* Task brief *
Output only the lines of the entries that follow, starting at the one with "rx_mode & bmc_err;" and running down to the one with "end else if (wr_fire && sel_mask", both included and unchanged.

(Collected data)
$ cat src/verilog/irq_regs_pkg.sv
// Purpose: Shared constants for the audio interrupt and soft-reset block
// Assumes: 32-bit register port, byte addresses, 100 MHz clk_sys
// Notes:   Offsets are byte addresses on the register port
package irq_regs_pkg;

  localparam int          ADDR_W          = 8;
  localparam int          DATA_W          = 32;
  localparam int          NUM_EVENTS      = 6;

  // Register offsets
  localparam logic [7:0]  OFS_GLOBAL_GATE = 8'h1C;
  localparam logic [7:0]  OFS_FLAGS       = 8'h20;
  localparam logic [7:0]  OFS_MASK        = 8'h28;
  localparam logic [7:0]  OFS_CORE_RESET  = 8'h40;

  // Field positions
  localparam int          BIT_GATE        = 31;
  localparam int          BIT_CS_CHANGE   = 5;
  localparam int          BIT_PRE_ERR     = 4;
  localparam int          BIT_BMC_ERR     = 3;
  localparam int          BIT_SOB         = 2;
  localparam int          BIT_FIFO_EMPTY  = 1;
  localparam int          BIT_FIFO_FULL   = 0;
  localparam int          KEY_MSB         = 3;

  // Reset values and key
  localparam logic [5:0]  FLAGS_RESET     = 6'h00;
  localparam logic [5:0]  MASK_RESET      = 6'h00;
  localparam logic        GATE_RESET      = 1'b0;
  localparam logic [3:0]  RESET_KEY       = 4'hA;

  // Events ignored in transmit mode
  localparam logic [5:0]  RX_ONLY_EVENTS  = 6'h3C;

  // Bus responses
  localparam logic [1:0]  RESP_OKAY       = 2'h0;
  localparam logic [1:0]  RESP_SLVERR     = 2'h2;

  // Soft reset pulse length
  localparam int          SOFT_RST_CLOCKS = 4;
  localparam int          SOFT_RST_CNT_W  = 3;

endpackage : irq_regs_pkg

$ cat src/verilog/audio_irq_ctrl.sv
// Purpose: Interrupt flags, mask, global gate and keyed soft reset
// Assumes: AXI4-Lite register port on clk_sys; event inputs on clk_sys
// Notes:   Soft reset clears the interrupt registers only
// Behaviour
// [RULE1] Writing one to a flag bit inverts it; zero leaves it.
// [RULE2] All flag bits clear on reset.
// [RULE3] Bit 5 sets when captured channel status changes.
// [RULE4] Bit 4 sets on a malformed preamble in receive mode.
// [RULE5] Bit 3 sets on a biphase-mark violation in data bits.
// [RULE6] A sample with a biphase-mark violation is discarded.
// [RULE7] Bit 2 sets on start of block, from the second block.
// [RULE8] Bit 1 sets when the active FIFO goes non-empty to empty.
// [RULE9] Bit 0 sets when the active FIFO becomes full.
// [RULE10] Mask register is read/write, six bits, resets to zero.
// [RULE11] Receive-only enables have no effect in transmit mode.
// [RULE12] Interrupt passes only while global gate bit 31 is one.
// [RULE13] Interrupt is a level: gate and any flag with its mask.
// [RULE14] Key 0xA in bits 3:0 gives a four-clock core reset pulse.
// [RULE15] Write response withheld until the reset pulse ends.
// [RULE16] Any other key: no reset, response is slave error.
// [RULE17] Soft reset restores the interrupt registers to defaults.
// [RULE18] Soft reset register is write-only, reads zero.
// [RULE19] Software writes the key into the low nibble of the word.
`timescale 1ns/100ps
module audio_irq_ctrl
  import irq_regs_pkg::*;
(
  // Clock and reset
  input  wire logic                clk_sys,
  input  wire logic                reset_n,
  // AXI4-Lite write address and data
  input  wire logic [ADDR_W-1:0]   s_axi_awaddr,
  input  wire logic                s_axi_awvalid,
  output logic                     s_axi_awready,
  input  wire logic [DATA_W-1:0]   s_axi_wdata,
  input  wire logic [3:0]          s_axi_wstrb,
  input  wire logic                s_axi_wvalid,
  output logic                     s_axi_wready,
  // AXI4-Lite write response
  output logic [1:0]               s_axi_bresp,
  output logic                     s_axi_bvalid,
  input  wire logic                s_axi_bready,
  // AXI4-Lite read
  input  wire logic [ADDR_W-1:0]   s_axi_araddr,
  input  wire logic                s_axi_arvalid,
  output logic                     s_axi_arready,
  output logic [DATA_W-1:0]        s_axi_rdata,
  output logic [1:0]               s_axi_rresp,
  output logic                     s_axi_rvalid,
  input  wire logic                s_axi_rready,
  // Mode and receiver events, one-cycle pulses
  input  wire logic                rx_mode,
  input  wire logic                cs_changed,
  input  wire logic                preamble_err,
  input  wire logic                bmc_err,
  input  wire logic                block_start,
  // Receiver sample path
  input  wire logic                rx_sample_valid,
  output logic                     rx_sample_keep,
  // FIFO levels
  input  wire logic                tx_fifo_empty,
  input  wire logic                tx_fifo_full,
  input  wire logic                rx_fifo_empty,
  input  wire logic                rx_fifo_full,
  // Outputs to system and core
  output logic                     irq,
  output logic                     core_reset
);

  typedef enum logic [1:0] {
    WR_IDLE  = 2'b00,
    WR_RESET = 2'b01,
    WR_RESP  = 2'b10
  } wr_state_t;

  wr_state_t                 wr_state_r;
  logic [NUM_EVENTS-1:0]     flags_r;
  logic [NUM_EVENTS-1:0]     mask_r;
  logic                      gate_r;
  logic                      seen_block_r;
  logic [1:0]                bresp_r;
  logic                      rvalid_r;
  logic [DATA_W-1:0]         rdata_r;
  logic [DATA_W-1:0]         rdata_nxt;
  logic                      wr_fire;
  logic                      key_ok;
  logic                      rst_start;
  logic                      rst_done;
  logic                      soft_clr;
  logic                      empty_sel;
  logic                      full_sel;
  logic                      empty_rise;
  logic                      full_rise;
  logic [NUM_EVENTS-1:0]     set_vec;
  logic [NUM_EVENTS-1:0]     toggle_vec;
  logic [NUM_EVENTS-1:0]     eff_mask;
  logic                      sel_gate;
  logic                      sel_flags;
  logic                      sel_mask;
  logic                      sel_reset;
  logic [1:0]                bresp_nxt;
  logic                      irq_nxt;

  // Write channel: address and data taken together in idle
  assign wr_fire       = (wr_state_r == WR_IDLE) && s_axi_awvalid
                         && s_axi_wvalid;
  assign s_axi_awready = wr_fire;
  assign s_axi_wready  = wr_fire;
  assign s_axi_bvalid  = (wr_state_r == WR_RESP);
  assign s_axi_bresp   = bresp_r;

  // Write decode, one target at a time
  always_comb begin
    sel_gate  = 1'b0;
    sel_flags = 1'b0;
    sel_mask  = 1'b0;
    sel_reset = 1'b0;
    if (s_axi_awaddr == OFS_GLOBAL_GATE) begin
      sel_gate = 1'b1;
    end else if (s_axi_awaddr == OFS_FLAGS) begin
      sel_flags = 1'b1;
    end else if (s_axi_awaddr == OFS_MASK) begin
      sel_mask = 1'b1;
    end else if (s_axi_awaddr == OFS_CORE_RESET) begin
      sel_reset = 1'b1;
    end
  end

  assign key_ok    = (s_axi_wdata[KEY_MSB:0] == RESET_KEY); // [RULE19]
  assign rst_start = wr_fire && sel_reset && key_ok
                     && s_axi_wstrb[0]; // [RULE14]

  // Refused key and unmapped words both answer with an error
  always_comb begin
    bresp_nxt = RESP_SLVERR;
    if (sel_reset) begin
      if (key_ok && s_axi_wstrb[0]) begin
        bresp_nxt = RESP_OKAY; // [RULE15]
      end else begin
        bresp_nxt = RESP_SLVERR; // [RULE16]
      end
    end else if (sel_gate || sel_flags || sel_mask) begin
      bresp_nxt = RESP_OKAY;
    end
  end

  soft_reset_pulse u_pulse (
    .clk_sys   (clk_sys),
    .reset_n   (reset_n),
    .start     (rst_start),
    .pulse_out (core_reset),
    .done      (rst_done)
  );

  // Clearing in the last pulse cycle keeps the registers in step with core
  assign soft_clr = rst_done; // [RULE17]

  always_ff @(posedge clk_sys) begin
    if (!reset_n) begin
      wr_state_r <= WR_IDLE;
    end else begin
      case (wr_state_r)
        WR_IDLE: begin
          if (rst_start) begin
            wr_state_r <= WR_RESET; // [RULE15]
          end else if (wr_fire) begin
            wr_state_r <= WR_RESP;
          end
        end
        WR_RESET: begin
          if (rst_done) begin
            wr_state_r <= WR_RESP; // [RULE15]
          end
        end
        WR_RESP: begin
          if (s_axi_bready) begin
            wr_state_r <= WR_IDLE;
          end
        end
        default: begin
          wr_state_r <= WR_IDLE;
        end
      endcase
    end
  end

  // Code captured at the take, held while the response stands
  always_ff @(posedge clk_sys) begin
    if (!reset_n) begin
      bresp_r <= RESP_OKAY;
    end else if (wr_fire) begin
      bresp_r <= bresp_nxt;
    end
  end

  // Active FIFO follows the mode
  assign empty_sel = rx_mode ? rx_fifo_empty : tx_fifo_empty;
  assign full_sel  = rx_mode ? rx_fifo_full  : tx_fifo_full;

  // Empty flag only on a non-empty to empty change
  event_edge u_empty_edge (
    .clk_sys  (clk_sys),
    .reset_n  (reset_n),
    .level_in (empty_sel),
    .rise_out (empty_rise)
  ); // [RULE8]

  event_edge u_full_edge (
    .clk_sys  (clk_sys),
    .reset_n  (reset_n),
    .level_in (full_sel),
    .rise_out (full_rise)
  ); // [RULE9]

  // First block only arms the start-of-block flag
  always_ff @(posedge clk_sys) begin
    if (!reset_n || soft_clr) begin
      seen_block_r <= 1'b0;
    end else if (rx_mode && block_start) begin
      seen_block_r <= 1'b1; // [RULE7]
    end
  end

  always_comb begin
    set_vec                 = '0;
    set_vec[BIT_CS_CHANGE]  = rx_mode & cs_changed;     // [RULE3]
    set_vec[BIT_PRE_ERR]    = rx_mode & preamble_err;   // [RULE4]
    set_vec[BIT_BMC_ERR]    = rx_mode & bmc_err;        // [RULE5]
    set_vec[BIT_SOB]        = rx_mode & block_start
                              & seen_block_r;           // [RULE7]
    set_vec[BIT_FIFO_EMPTY] = empty_rise;               // [RULE8]
    set_vec[BIT_FIFO_FULL]  = full_rise;                // [RULE9]
  end

  // Sample dropped when a coding violation hits it
  assign rx_sample_keep = rx_sample_valid & ~bmc_err; // [RULE6]

  assign toggle_vec = (wr_fire && sel_flags && s_axi_wstrb[0])
                      ? s_axi_wdata[NUM_EVENTS-1:0] : '0;

  // A new event beats a toggle in the same cycle
  always_ff @(posedge clk_sys) begin
    if (!reset_n || soft_clr) begin
      flags_r <= FLAGS_RESET; // [RULE2]
    end else begin
      flags_r <= (flags_r ^ toggle_vec) | set_vec; // [RULE1]
    end
  end

  always_ff @(posedge clk_sys) begin
    if (!reset_n || soft_clr) begin
      mask_r <= MASK_RESET; // [RULE10]
    end else if (wr_fire && sel_mask && s_axi_wstrb[0]) begin
      mask_r <= s_axi_wdata[NUM_EVENTS-1:0]; // [RULE10]
    end
  end

  always_ff @(posedge clk_sys) begin
    if (!reset_n || soft_clr) begin
      gate_r <= GATE_RESET;
    end else if (wr_fire && sel_gate && s_axi_wstrb[3]) begin
      gate_r <= s_axi_wdata[BIT_GATE];
    end
  end

  // Receive-only sources are blinded in transmit mode
  assign eff_mask = rx_mode ? mask_r
                            : (mask_r & ~RX_ONLY_EVENTS); // [RULE11]

  // Level output, lags the flags by one clock
  always_comb begin
    irq_nxt = 1'b0;
    if (gate_r) begin
      irq_nxt = |(flags_r & eff_mask); // [RULE12] [RULE13]
    end
  end

  always_ff @(posedge clk_sys) begin
    if (!reset_n) begin
      irq <= 1'b0;
    end else begin
      irq <= irq_nxt;
    end
  end

  // Read channel, one request outstanding
  assign s_axi_arready = ~rvalid_r;
  assign s_axi_rvalid  = rvalid_r;
  assign s_axi_rdata   = rdata_r;
  assign s_axi_rresp   = RESP_OKAY;

  always_comb begin
    rdata_nxt = '0;
    if (s_axi_araddr == OFS_GLOBAL_GATE) begin
      rdata_nxt[BIT_GATE] = gate_r;
    end else if (s_axi_araddr == OFS_FLAGS) begin
      rdata_nxt[NUM_EVENTS-1:0] = flags_r;
    end else if (s_axi_araddr == OFS_MASK) begin
      rdata_nxt[NUM_EVENTS-1:0] = mask_r;
    end else begin
      rdata_nxt = '0; // [RULE18]
    end
  end

  always_ff @(posedge clk_sys) begin
    if (!reset_n) begin
      rvalid_r <= 1'b0;
      rdata_r  <= '0;
    end else if (!rvalid_r && s_axi_arvalid) begin
      rvalid_r <= 1'b1;
      rdata_r  <= rdata_nxt;
    end else if (rvalid_r && s_axi_rready) begin
      rvalid_r <= 1'b0;
    end
  end

endmodule : audio_irq_ctrl

$ cat src/verilog/event_edge.sv
// Purpose: Rising-edge detector turning a level into a one-cycle event
// Assumes: Input is on clk_sys
// Notes:   Used for FIFO full/empty transitions
`timescale 1ns/100ps
module event_edge (
  // Clock and reset
  input  wire logic clk_sys,
  input  wire logic reset_n,
  // Level in, event out
  input  wire logic level_in,
  output logic      rise_out
);

  logic level_r;

  always_ff @(posedge clk_sys) begin
    if (!reset_n) begin
      // Loaded from the input so a level high at release is no edge
      level_r <= level_in;
    end else begin
      level_r <= level_in;
    end
  end

  assign rise_out = level_in & ~level_r;

endmodule : event_edge

$ cat src/verilog/soft_reset_pulse.sv
// Purpose: Issues the fixed-length core reset pulse
// Assumes: start is a one-cycle pulse, ignored while busy
// Notes:   done pulses in the last cycle of the pulse
`timescale 1ns/100ps
module soft_reset_pulse
  import irq_regs_pkg::*;
(
  // Clock and reset
  input  wire logic clk_sys,
  input  wire logic reset_n,
  // Control
  input  wire logic start,
  output logic      pulse_out,
  output logic      done
);

  logic [SOFT_RST_CNT_W-1:0] cnt_r;

  always_ff @(posedge clk_sys) begin
    if (!reset_n) begin
      cnt_r <= '0;
    end else if (start && cnt_r == '0) begin
      cnt_r <= SOFT_RST_CNT_W'(SOFT_RST_CLOCKS);
    end else if (cnt_r != '0) begin
      cnt_r <= cnt_r - 1'b1;
    end
  end

  assign pulse_out = (cnt_r != '0);
  assign done      = (cnt_r == SOFT_RST_CNT_W'(1));

endmodule : soft_reset_pulse
$ cat config.mk
export PLATFORM = sky130hd
export DESIGN_NAME = audio_irq_ctrl
export DESIGN_NICKNAME = d
export VERILOG_FILES = /design/src/verilog/irq_regs_pkg.sv /design/src/verilog/audio_irq_ctrl.sv /design/src/verilog/event_edge.sv /design/src/verilog/soft_reset_pulse.sv
export SDC_FILE = /design/constraint.sdc
export NUM_CORES = 1
export LEC_CHECK = 0
export ABC_AREA = 0
export BUFFER_PORTS_ARGS = -buffer_cell sky130_fd_sc_hd__buf_2
export CAP_MARGIN = 0
export CORE_MARGIN = 5
export CORE_UTILIZATION = 38
export DETAILED_ROUTE_END_ITERATION = 8
export PLACE_DENSITY = 0.74
export SETUP_SLACK_MARGIN = 0.5
export SYNTH_ARGS = -nofsm -noshare
export SYNTH_HDL_FRONTEND = slang
export SYNTH_SLANG_ARGS = --single-unit
$ cat constraint.sdc
create_clock -name clk_sys -period 1.7 [get_ports clk_sys]
set_input_delay 0.085 -clock clk_sys [delete_from_list [all_inputs] [get_ports clk_sys]]
set_output_delay 0.085 -clock clk_sys [all_outputs]
set_load 0.05 [all_outputs]
==> qor.csv, run 1 <==
metric,value,unit
status,"complete, no violations",
crit_chain,"nand4bb_4, buf_12, nor4_4, buf_6, mux2i_2, nor2_2",
drc_errors,0,
syn_area_per_cell,8.73,um^2
slew_violations,0,
synth_flop_cell,dfxtp_1,
core_region_area,4630,um^2
cp.arrival,1.68,ns
grtUsageMet3,4.36,%
yosysWarningCount,0,
vias_per_cell,4.77,
die_h,78.5,um
synth_area_leaders,"dfxtp_1, buf_4, mux2i_1",
detail-route-antenna-nets,0,
grt_pass1_wl,6490,um
grt_use_met2,22.6,%
grt_max_degree,15,
cp_slowest_stage_delay,0.31,ns
final-hold-violation-count,0,
grt.busiest_layer,met2,
cts_tree,yes,
vdd_drop_max,0.973,mV
crit_family,simple AND/OR/NAND/NOR gates,
insertion_delay,0.29,ns
rows,25,
syn_area,1780,um^2
synth_top_area_share,34.8,%
start_util,38.5,%
power.total,2.39,mW
period_needed,1.50,ns
tns,0,ns
drt_iter0_drc,134,
place_inst,307,
path_buf_inv,2,
clockBufferDepth,2,
synth-seq-cells,31,
finalClockSkew,0.00548,ns
layout_commonest_cell,buf_2,
die_x,78.5,um
wirelength,4270,um
drive_above_1_share,41.3,%
p_per_area,1010,nW/um^2
drt_pass1_iterations,4,
grt_use_met1,16.0,%
maxCapViolCount,0,
period_share,88.4,%
mostFrequentLayoutCells,"buf_2, conb_1, dfxtp_1",
final_area,2370,um^2
dieArea,6160,um^2
diodes,0,
layout.nets,340,
instances_no_fill,323,
cp-end-kind,register,
grt_overflow_total,0,
max_freq,666,MHz
async_flop_share,0,%
numCtsBuffers,5,
yosysUniqueCellTypes,40,
io_buffer_count,57,
required,1.88,ns
clock-sinks,31,
synth_edf_count,0,
path_max_fanout,6,
postSynthCellCount,204,
track_usage,13.3,%
ios,113,
hp-class,in2reg,
place_hpwl,3200,um
dpl_cell_area,2050,um^2
h-tree-depth,2,
yosys.area.top_type,dfxtp_1,
p_leak,1.04,nW
root_buffer,clkbuf_8,
path_class,reg2reg,
antenna_found_initial,0,
syn_to_final_growth,33.2,%
clk_pin_slew,0.07,ns
via_count,1542,
crit_slowest_cell,dfxtp_1,
first_global_vias,1425,
rsz0062_at_grt,true,
avgRoutedWirePerCell,13.2,um
place_congestion,0.761,
startpoint_type,register,
finalSetupViolations,0,
synth_seq_area_share,34.8,%
-- layer usage --
layer  vias up  part of all wire [%]
met4         0                   1.0
met1       716                    41
met5         -                     0
met3         5                   5.4
met2        38                    52
li1        783                     -
-- power breakdown --
group	total, mW	internal (mW)	switching [mW]
combinational	0.812	0.311	0.501
sequential	0.850	0.796	0.0542
clock	0.729	0.436	0.293
-- repair_timing --
action,4_1_cts,5_1_grt
pin swaps,11,4
hold endpoints to repair,1,0
hold buffers,1,0
buffers inserted,3,4
setup endpoints to repair,23,25
resized for setup,19,14
-- final cells by class --
type | instances | area [um^2]
sequential | 31 | 627
clock buffer | 5 | 68.8
multi-input combinational | 156 | 1110
tap | 54 | 67.6
timing repair buffer | 68 | 432
clock inverter | 3 | 43.8
inverter | 6 | 26.3
fill | 436 | 2260
-- final timing paths --
check | start | end | slack [ns] | depth (start not counted)
max | wr_state_r[0] | mask_r[5] | 0.20 | 6
min | preamble_err | flags_r[4] | 0.03 | 3
max reg2reg | wr_state_r[0] | mask_r[5] | 0.20 | 6
min reg2reg | s_axi_rdata[3] | s_axi_rdata[3] | 0.45 | 2
-- synthesized netlist by cell type (2+ instances only) --
cell type / number
dfxtp_1: 31
buf_4: 29
nand2_1: 19
mux2i_1: 12
o21ai_0: 10
a21oi_1: 9
nand4b_1: 7
nor4_1: 7
clkbuf_1: 6
inv_1: 6
nand3_1: 6
nor2_1: 6
nor2_2: 6
nor2b_1: 6
xnor2_1: 6
nand2b_1: 5
ha_1: 3
a211oi_1: 2
a22oi_1: 2
buf_1: 2
mux2_2: 2
nand4_1: 2
nor3_1: 2
o32ai_1: 2
-- through the flow --
step	hold WS [ns]	setup slack, ns	util, %
finish	0.0322	0.197	51.3
global route	0.0177	0.133	51.3
CTS	0.0288	0.233	49.5
detailed placement	0.269	0.0624	44.3
global placement	0.266	0.0861	44.3
floorplan	0.178	0.186	-
-- cell families after synthesis --
| group | Yosys count | synth area share, % |
|---|---|---|
| and+or+nand+nor | 75 | 25.5 |
| buffers and inverters | 44 | 15.8 |
| DFF | 31 | 34.8 |
| AOI/OAI and AO/OA | 30 | 10.6 |
| muxes | 14 | 8.01 |
| xor gates and xnor gates | 6 | 2.95 |
| adders and majority gates | 3 | 2.11 |
| other | 1 | 0.210 |
-- sequential cells by signal (all words and copies together), names as in the netlist --
signal	flops
mask_r	6
u_empty_edge.level_r	1
s_axi_rdata	7
irq	1
s_axi_bresp	1
gate_r	1
seen_block_r	1
u_full_edge.level_r	1
s_axi_rvalid	1
u_pulse.cnt_r	3
flags_r	6
wr_state_r	2
-- tightest hold or removal path, cell delays in order --
cell,delay [ns]
buf_2,0.10
nand2_1,0.05
a21oi_1,0.05
(Power assumes the default switching activity.)
==> run 2: changes to the inputs <==
- CELL_PAD_IN_SITES_DETAIL_PLACEMENT: unset -> 0
- CELL_PAD_IN_SITES_GLOBAL_PLACEMENT: unset -> 1
- CORE_UTILIZATION: 38 -> 26
- PLACE_DENSITY: 0.74 -> 0.73
==> qor.csv, run 2 (same netlist as run 1, synthesis figures left out) <==
metric,value,unit,change
status,"complete, no violations",,
clock-sinks,31,,unchanged
die_h,92.8,um,+18%
postLayoutCoreUtil,38.4,%,-13 points
syn_to_final_growth,44.9,%,
vias_per_cell,4.49,,-6.0%
clk_pin_slew,0.07,ns,about the same
diodes,0,,unchanged
core_region_area,6720,um^2,+45%
hold_path_depth,3,,unchanged
path_max_fanout,8,,+2
grt_max_degree,15,,unchanged
max_freq,686,MHz,+3.0%
drt_iter0_drc,31,,-77%
antenna_found_initial,0,,unchanged
startpoint_type,register,,
die_x,92.8,um,+18%
p_leak,1.13,nW,+8.6%
regArea,626,um^2,-0.20%
tns,0,ns,unchanged
track_usage,10.3,%,-3.0 points
p_per_area,992,nW/um^2,-1.5%
avgRoutedWirePerCell,13.7,um,+3.5%
crit_cells,5,,-1
crit_chain,"nand4bb_4, buf_4, nor4_4, xnor2_1, a21oi_1",,
numCtsBuffers,5,,unchanged
period_share,85.8,%,-2.6 points
finalSetupViolations,0,,unchanged
dieArea,8610,um^2,+40%
place_hpwl,3530,um,+10%
layout.nets,351,,+3.2%
r2r-start,wr_state_r[0],,
start_util,26.5,%,-12 points
rsz0062_at_grt,true,,
maxCapViolCount,0,,unchanged
cp_slowest_stage_delay,0.32,ns,about the same
fillCellCount,697,,+60%
mostFrequentLayoutCells,"buf_2, conb_1, dfxtp_1",,
grt_overflow_total,0,,unchanged
first_global_vias,1465,,+2.8%
clockBufferDepth,2,,unchanged
via_count,1616,,+4.8%
finalClockSkew,0.00783,ns,+0.00235 ns
place_congestion,0.714,,-6.2%
root_buffer,clkbuf_8,,
startpoint,wr_state_r[0],,
rows,30,,+20%
period_needed,1.46,ns,-0.0443 ns
path_class,reg2reg,,
path_buf_inv,1,,-1
largest_reg_flops,7,,unchanged
vdd_drop_max,0.651,mV,-33%
insertion_delay,0.29,ns,about the same
reg2reg_depth,5,,-1
final-hold-violation-count,0,,unchanged
cp.arrival,1.63,ns,-0.05 ns
h-tree-depth,2,,unchanged
cp-end-kind,register,,
ios,113,,unchanged
drc_errors,0,,unchanged
crit_family,simple AND/OR/NAND/NOR gates,,
grt_pass1_wl,7050,um,+8.6%
hold_start,preamble_err,,
detail-route-antenna-nets,0,,unchanged
layout_commonest_cell,buf_2,,
wirelength,4930,um,+15%
multiInputGateArea,1190,um^2,+7.6%
hp-class,in2reg,,
required,1.87,ns,about the same
drt_pass1_iterations,4,,unchanged
io_buffer_count,57,,unchanged
cts_tree,yes,,
slew_violations,0,,unchanged
crit_slowest_cell,dfxtp_2,,
drive_above_1_share,46.1,%,+4.8 points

* Response to the exercise *
    set_vec[BIT_BMC_ERR]    = rx_mode & bmc_err;        // [RULE5]
    set_vec[BIT_SOB]        = rx_mode & block_start
                              & seen_block_r;           // [RULE7]
    set_vec[BIT_FIFO_EMPTY] = empty_rise;               // [RULE8]
    set_vec[BIT_FIFO_FULL]  = full_rise;                // [RULE9]
  end

  // Sample dropped when a coding violation hits it
  assign rx_sample_keep = rx_sample_valid & ~bmc_err; // [RULE6]

  assign toggle_vec = (wr_fire && sel_flags && s_axi_wstrb[0])
                      ? s_axi_wdata[NUM_EVENTS-1:0] : '0;

  // A new event beats a toggle in the same cycle
  always_ff @(posedge clk_sys) begin
    if (!reset_n || soft_clr) begin
      flags_r <= FLAGS_RESET; // [RULE2]
    end else begin
      flags_r <= (flags_r ^ toggle_vec) | set_vec; // [RULE1]
    end
  end

  always_ff @(posedge clk_sys) begin
    if (!reset_n || soft_clr) begin
      mask_r <= MASK_RESET; // [RULE10]
    end else if (wr_fire && sel_mask && s_axi_wstrb[0]) begin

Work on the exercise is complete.